### What is being asked:
Go through the material below and return each line with the string "Final" in it.

(Listed records begins)

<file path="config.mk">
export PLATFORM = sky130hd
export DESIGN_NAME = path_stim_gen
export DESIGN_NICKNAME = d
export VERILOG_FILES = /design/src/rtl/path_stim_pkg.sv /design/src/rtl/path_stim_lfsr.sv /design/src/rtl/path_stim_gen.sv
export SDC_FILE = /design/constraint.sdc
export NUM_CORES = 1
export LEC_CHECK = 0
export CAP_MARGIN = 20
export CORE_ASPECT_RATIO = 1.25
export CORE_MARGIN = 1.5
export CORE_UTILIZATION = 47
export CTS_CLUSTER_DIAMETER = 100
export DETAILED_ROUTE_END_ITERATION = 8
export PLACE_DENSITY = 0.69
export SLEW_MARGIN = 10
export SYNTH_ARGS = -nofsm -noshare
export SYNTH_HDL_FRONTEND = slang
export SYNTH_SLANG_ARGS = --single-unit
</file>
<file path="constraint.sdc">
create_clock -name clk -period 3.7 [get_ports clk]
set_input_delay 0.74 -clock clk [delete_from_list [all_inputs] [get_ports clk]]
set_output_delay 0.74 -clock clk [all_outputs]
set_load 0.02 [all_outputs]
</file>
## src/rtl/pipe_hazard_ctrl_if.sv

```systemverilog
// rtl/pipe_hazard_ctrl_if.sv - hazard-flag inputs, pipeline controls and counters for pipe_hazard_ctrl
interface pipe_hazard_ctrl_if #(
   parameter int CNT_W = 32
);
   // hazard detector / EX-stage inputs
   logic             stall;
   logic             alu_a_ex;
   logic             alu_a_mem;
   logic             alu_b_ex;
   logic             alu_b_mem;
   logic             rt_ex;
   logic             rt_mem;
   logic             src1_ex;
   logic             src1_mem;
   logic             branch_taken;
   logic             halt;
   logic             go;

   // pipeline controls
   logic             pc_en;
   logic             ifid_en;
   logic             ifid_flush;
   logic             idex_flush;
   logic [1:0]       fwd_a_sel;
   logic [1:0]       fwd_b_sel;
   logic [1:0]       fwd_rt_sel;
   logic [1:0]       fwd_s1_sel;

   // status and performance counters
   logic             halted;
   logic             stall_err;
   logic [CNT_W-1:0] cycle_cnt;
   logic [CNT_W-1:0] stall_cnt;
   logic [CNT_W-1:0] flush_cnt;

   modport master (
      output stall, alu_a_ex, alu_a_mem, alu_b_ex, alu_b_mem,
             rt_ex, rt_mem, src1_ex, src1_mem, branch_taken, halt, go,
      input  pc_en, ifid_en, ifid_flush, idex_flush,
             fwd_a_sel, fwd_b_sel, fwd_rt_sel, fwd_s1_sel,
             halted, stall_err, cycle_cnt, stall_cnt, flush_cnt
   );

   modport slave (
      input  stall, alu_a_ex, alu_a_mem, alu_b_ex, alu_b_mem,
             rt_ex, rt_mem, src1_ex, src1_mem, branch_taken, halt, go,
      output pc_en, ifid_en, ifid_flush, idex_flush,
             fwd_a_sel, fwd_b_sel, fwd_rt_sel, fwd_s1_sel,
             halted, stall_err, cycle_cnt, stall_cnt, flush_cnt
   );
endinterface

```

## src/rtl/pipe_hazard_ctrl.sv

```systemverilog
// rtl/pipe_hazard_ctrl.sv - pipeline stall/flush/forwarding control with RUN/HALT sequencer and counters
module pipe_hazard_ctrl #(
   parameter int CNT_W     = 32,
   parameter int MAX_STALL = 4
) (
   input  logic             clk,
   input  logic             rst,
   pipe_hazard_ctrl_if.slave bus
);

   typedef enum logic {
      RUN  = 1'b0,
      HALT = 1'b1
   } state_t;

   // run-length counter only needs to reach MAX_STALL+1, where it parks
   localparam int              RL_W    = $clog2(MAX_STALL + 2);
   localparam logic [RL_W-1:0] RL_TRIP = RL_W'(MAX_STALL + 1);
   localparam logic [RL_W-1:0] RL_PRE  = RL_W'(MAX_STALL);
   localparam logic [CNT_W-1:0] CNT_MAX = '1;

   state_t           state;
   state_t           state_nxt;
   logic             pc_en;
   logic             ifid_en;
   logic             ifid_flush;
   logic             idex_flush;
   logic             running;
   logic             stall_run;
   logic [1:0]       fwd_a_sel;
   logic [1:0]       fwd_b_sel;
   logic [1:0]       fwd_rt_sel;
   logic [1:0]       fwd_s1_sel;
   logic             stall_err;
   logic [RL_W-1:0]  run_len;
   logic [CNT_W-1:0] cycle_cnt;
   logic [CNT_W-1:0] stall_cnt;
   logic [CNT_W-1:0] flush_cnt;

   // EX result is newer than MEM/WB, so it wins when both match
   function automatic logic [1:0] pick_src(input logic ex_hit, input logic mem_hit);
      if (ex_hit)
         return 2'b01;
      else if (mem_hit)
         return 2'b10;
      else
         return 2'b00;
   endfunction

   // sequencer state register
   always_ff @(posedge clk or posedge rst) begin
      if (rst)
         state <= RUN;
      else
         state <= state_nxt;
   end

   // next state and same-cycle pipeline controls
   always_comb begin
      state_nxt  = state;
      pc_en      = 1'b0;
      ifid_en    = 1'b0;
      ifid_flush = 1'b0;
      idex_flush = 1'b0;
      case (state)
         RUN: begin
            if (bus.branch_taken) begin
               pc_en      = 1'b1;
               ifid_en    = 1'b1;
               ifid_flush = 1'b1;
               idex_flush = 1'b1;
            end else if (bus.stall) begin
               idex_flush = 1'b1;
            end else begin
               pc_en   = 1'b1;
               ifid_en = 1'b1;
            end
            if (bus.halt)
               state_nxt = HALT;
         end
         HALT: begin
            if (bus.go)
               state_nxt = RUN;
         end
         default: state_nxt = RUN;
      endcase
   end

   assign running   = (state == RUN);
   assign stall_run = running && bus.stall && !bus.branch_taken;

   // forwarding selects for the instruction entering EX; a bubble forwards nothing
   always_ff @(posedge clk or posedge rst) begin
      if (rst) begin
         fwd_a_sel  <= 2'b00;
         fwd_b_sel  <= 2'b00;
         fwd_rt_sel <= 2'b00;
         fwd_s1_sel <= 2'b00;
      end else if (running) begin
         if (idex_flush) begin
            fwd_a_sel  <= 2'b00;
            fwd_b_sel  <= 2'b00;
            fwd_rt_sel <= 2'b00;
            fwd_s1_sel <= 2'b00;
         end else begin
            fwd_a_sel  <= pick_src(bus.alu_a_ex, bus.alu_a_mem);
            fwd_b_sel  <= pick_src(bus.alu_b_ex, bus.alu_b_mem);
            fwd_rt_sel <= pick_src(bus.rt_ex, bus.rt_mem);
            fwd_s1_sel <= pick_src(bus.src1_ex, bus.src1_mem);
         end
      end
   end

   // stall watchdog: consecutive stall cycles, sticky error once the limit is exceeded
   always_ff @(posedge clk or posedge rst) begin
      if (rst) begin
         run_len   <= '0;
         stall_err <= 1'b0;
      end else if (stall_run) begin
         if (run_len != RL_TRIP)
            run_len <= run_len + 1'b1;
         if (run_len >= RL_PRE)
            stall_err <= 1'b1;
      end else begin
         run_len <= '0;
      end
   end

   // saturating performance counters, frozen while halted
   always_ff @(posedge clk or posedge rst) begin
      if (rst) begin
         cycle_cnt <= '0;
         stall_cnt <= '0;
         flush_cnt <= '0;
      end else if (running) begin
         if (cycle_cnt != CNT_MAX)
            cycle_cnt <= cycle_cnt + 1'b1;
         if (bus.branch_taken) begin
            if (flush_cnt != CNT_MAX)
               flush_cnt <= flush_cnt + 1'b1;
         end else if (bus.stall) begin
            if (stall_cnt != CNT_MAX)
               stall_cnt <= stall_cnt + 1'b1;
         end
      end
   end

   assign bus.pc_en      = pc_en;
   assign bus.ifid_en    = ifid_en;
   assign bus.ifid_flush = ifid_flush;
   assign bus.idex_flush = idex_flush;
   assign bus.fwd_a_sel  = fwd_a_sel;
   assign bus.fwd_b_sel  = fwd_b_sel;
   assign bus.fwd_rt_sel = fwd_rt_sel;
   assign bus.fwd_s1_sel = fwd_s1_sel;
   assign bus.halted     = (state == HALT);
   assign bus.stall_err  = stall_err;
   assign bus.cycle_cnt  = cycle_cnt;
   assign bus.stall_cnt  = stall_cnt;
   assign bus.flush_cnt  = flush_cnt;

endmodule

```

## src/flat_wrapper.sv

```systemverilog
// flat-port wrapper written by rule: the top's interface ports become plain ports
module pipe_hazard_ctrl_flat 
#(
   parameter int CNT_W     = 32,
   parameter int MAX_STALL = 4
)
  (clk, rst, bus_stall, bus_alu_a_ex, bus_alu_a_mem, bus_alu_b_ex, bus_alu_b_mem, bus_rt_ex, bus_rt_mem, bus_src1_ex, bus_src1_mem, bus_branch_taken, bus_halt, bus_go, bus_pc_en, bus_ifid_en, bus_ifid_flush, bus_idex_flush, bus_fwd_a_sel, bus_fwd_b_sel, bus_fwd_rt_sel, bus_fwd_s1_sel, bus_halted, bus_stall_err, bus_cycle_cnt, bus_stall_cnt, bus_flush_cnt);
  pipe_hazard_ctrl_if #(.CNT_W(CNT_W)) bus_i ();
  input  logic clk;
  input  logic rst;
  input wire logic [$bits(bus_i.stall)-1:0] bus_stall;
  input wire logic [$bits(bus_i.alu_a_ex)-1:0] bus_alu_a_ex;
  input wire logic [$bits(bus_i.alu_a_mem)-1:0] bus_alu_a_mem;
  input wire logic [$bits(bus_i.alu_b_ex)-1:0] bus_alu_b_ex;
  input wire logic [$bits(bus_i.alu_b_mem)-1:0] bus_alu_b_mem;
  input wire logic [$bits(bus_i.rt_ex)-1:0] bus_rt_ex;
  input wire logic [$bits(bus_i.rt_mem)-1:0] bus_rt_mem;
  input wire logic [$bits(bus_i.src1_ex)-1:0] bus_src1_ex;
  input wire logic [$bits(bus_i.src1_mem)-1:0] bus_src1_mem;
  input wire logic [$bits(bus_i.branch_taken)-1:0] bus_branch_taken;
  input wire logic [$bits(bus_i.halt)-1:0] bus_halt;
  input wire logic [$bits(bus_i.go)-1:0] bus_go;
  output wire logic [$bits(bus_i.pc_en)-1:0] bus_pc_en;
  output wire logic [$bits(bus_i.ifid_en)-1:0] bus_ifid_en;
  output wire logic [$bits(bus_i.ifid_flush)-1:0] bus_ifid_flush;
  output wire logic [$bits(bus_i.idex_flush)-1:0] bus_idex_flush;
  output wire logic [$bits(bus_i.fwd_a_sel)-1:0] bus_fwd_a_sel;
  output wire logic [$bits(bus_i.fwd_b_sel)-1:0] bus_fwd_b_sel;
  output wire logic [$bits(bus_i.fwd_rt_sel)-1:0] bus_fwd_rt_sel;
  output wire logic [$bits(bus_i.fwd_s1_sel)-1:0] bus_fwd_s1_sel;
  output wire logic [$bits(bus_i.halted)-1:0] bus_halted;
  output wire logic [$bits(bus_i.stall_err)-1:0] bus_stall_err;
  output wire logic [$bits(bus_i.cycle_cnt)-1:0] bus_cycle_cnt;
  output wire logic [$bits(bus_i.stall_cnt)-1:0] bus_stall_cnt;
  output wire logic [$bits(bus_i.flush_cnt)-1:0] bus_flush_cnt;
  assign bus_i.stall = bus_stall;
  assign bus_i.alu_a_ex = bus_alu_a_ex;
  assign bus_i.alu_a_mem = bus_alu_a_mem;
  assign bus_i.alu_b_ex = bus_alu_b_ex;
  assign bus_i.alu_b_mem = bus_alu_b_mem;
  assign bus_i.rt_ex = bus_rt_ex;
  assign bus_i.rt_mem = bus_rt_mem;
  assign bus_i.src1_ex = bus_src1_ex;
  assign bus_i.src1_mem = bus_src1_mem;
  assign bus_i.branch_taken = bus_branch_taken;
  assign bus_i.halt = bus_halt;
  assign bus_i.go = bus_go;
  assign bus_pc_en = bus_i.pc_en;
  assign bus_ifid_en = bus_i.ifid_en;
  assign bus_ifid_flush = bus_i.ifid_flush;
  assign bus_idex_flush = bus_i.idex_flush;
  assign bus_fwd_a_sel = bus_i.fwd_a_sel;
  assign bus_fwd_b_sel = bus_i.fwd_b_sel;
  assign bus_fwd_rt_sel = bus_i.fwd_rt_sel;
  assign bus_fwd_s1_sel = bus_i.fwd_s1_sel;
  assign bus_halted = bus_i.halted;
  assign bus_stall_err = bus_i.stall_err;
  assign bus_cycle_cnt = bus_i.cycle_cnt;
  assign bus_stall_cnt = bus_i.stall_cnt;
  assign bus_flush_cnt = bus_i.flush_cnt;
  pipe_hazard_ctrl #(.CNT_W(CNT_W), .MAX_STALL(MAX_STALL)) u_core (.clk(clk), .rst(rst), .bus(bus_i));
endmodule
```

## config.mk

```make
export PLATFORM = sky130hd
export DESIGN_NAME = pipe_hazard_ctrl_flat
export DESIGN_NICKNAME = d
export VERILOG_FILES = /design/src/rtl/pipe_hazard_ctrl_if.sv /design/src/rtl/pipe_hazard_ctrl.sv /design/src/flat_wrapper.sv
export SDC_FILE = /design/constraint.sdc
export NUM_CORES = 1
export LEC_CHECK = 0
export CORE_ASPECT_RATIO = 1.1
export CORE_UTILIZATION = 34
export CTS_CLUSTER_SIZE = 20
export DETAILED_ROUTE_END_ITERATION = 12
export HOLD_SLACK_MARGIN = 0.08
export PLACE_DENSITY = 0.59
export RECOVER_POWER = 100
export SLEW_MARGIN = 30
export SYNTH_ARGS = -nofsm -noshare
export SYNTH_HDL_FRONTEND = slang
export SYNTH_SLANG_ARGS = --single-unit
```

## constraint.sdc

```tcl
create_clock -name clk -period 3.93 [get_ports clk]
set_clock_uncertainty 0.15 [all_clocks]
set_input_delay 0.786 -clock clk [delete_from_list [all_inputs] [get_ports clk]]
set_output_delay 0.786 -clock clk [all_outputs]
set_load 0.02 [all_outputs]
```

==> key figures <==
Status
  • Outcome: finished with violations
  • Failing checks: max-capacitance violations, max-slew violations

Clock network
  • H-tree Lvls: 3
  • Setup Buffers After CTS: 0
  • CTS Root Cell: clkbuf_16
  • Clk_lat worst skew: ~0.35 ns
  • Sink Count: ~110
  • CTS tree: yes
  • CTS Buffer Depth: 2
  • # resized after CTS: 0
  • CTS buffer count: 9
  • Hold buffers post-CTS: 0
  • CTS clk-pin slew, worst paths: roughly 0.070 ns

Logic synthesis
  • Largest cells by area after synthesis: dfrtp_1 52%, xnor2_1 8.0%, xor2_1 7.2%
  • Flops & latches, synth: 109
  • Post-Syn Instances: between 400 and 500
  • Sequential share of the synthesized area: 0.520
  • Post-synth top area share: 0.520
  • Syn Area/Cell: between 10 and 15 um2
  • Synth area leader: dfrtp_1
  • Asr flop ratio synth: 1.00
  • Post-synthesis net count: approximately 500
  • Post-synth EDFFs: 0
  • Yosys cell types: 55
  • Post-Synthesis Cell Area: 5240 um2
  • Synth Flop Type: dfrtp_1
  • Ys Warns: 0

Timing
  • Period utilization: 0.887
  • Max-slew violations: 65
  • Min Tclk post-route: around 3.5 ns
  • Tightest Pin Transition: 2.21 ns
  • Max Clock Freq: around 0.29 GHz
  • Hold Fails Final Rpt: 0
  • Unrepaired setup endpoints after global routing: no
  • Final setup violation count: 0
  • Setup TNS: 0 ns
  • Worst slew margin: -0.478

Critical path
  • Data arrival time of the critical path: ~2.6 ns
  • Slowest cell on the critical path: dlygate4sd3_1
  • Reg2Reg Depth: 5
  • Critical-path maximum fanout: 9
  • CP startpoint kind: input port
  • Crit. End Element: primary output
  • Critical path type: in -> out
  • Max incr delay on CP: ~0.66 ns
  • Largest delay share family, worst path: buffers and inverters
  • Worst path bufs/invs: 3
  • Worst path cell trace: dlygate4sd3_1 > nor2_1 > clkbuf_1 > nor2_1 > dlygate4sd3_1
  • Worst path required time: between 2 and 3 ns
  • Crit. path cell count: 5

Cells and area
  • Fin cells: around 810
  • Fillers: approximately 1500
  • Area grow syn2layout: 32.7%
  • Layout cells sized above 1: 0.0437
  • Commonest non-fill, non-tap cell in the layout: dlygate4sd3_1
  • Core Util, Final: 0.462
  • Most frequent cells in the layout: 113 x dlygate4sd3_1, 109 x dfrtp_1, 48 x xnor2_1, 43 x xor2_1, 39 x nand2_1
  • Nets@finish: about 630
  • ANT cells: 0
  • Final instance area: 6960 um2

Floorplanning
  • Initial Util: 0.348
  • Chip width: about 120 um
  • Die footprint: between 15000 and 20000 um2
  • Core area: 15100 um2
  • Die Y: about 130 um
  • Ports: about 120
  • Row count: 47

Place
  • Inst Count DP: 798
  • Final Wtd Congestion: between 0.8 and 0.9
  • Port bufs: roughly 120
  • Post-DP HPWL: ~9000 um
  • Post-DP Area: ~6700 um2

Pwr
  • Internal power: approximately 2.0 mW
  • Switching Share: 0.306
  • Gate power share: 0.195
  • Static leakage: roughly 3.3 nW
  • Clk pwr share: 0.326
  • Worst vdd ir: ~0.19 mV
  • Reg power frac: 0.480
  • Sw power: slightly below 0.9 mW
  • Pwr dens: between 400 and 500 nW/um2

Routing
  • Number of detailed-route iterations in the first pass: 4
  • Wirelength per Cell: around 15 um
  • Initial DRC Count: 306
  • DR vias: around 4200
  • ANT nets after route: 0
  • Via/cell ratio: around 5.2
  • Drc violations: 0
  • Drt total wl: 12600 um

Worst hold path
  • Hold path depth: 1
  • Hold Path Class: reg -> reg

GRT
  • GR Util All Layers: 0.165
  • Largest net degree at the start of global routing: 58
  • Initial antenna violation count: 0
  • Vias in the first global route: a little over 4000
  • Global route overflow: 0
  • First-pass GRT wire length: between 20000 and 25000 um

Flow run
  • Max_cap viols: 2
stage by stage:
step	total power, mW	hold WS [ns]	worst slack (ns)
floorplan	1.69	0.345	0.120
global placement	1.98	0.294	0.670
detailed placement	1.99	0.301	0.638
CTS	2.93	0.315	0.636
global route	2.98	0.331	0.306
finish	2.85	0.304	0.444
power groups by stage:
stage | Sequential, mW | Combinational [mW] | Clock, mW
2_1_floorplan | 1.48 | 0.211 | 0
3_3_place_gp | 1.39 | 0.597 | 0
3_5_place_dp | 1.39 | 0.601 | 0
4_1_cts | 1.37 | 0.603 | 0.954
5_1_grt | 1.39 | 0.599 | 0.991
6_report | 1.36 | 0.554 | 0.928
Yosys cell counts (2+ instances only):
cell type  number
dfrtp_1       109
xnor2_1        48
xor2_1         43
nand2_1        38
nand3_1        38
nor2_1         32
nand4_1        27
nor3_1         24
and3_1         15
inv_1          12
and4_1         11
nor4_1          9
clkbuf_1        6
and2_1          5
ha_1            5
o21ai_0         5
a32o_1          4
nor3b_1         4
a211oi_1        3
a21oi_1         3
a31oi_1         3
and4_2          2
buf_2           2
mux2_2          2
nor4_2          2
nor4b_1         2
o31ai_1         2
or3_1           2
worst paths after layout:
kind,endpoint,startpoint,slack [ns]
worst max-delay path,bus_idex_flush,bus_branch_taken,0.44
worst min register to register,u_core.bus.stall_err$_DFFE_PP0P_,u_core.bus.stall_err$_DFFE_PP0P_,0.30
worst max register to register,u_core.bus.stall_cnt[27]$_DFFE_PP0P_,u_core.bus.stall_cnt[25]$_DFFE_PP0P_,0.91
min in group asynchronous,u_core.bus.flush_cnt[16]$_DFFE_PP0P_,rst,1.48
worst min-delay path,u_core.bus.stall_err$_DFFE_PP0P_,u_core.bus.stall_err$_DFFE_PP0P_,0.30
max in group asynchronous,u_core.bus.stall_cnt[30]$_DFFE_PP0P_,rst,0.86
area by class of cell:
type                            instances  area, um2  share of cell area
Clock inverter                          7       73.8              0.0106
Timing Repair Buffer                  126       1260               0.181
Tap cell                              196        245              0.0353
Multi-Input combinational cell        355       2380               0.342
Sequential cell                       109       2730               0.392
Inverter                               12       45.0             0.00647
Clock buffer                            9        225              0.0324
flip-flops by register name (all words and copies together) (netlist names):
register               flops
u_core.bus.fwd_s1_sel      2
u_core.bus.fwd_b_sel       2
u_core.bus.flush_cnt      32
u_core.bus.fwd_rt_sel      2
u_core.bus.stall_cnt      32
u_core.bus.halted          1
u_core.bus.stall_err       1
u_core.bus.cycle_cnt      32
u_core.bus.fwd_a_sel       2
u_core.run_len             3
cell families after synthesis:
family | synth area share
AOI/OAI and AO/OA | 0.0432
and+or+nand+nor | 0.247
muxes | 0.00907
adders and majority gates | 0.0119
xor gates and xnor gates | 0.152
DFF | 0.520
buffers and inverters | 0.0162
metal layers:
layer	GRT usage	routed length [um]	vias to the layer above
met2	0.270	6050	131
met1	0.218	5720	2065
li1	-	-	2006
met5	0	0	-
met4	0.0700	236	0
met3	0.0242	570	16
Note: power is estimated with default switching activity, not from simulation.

(Listed records ends)

### Solution:
  • Hold Fails Final Rpt: 0
  • Final setup violation count: 0
  • Core Util, Final: 0.462
  • Final instance area: 6960 um2
  • Final Wtd Congestion: between 0.8 and 0.9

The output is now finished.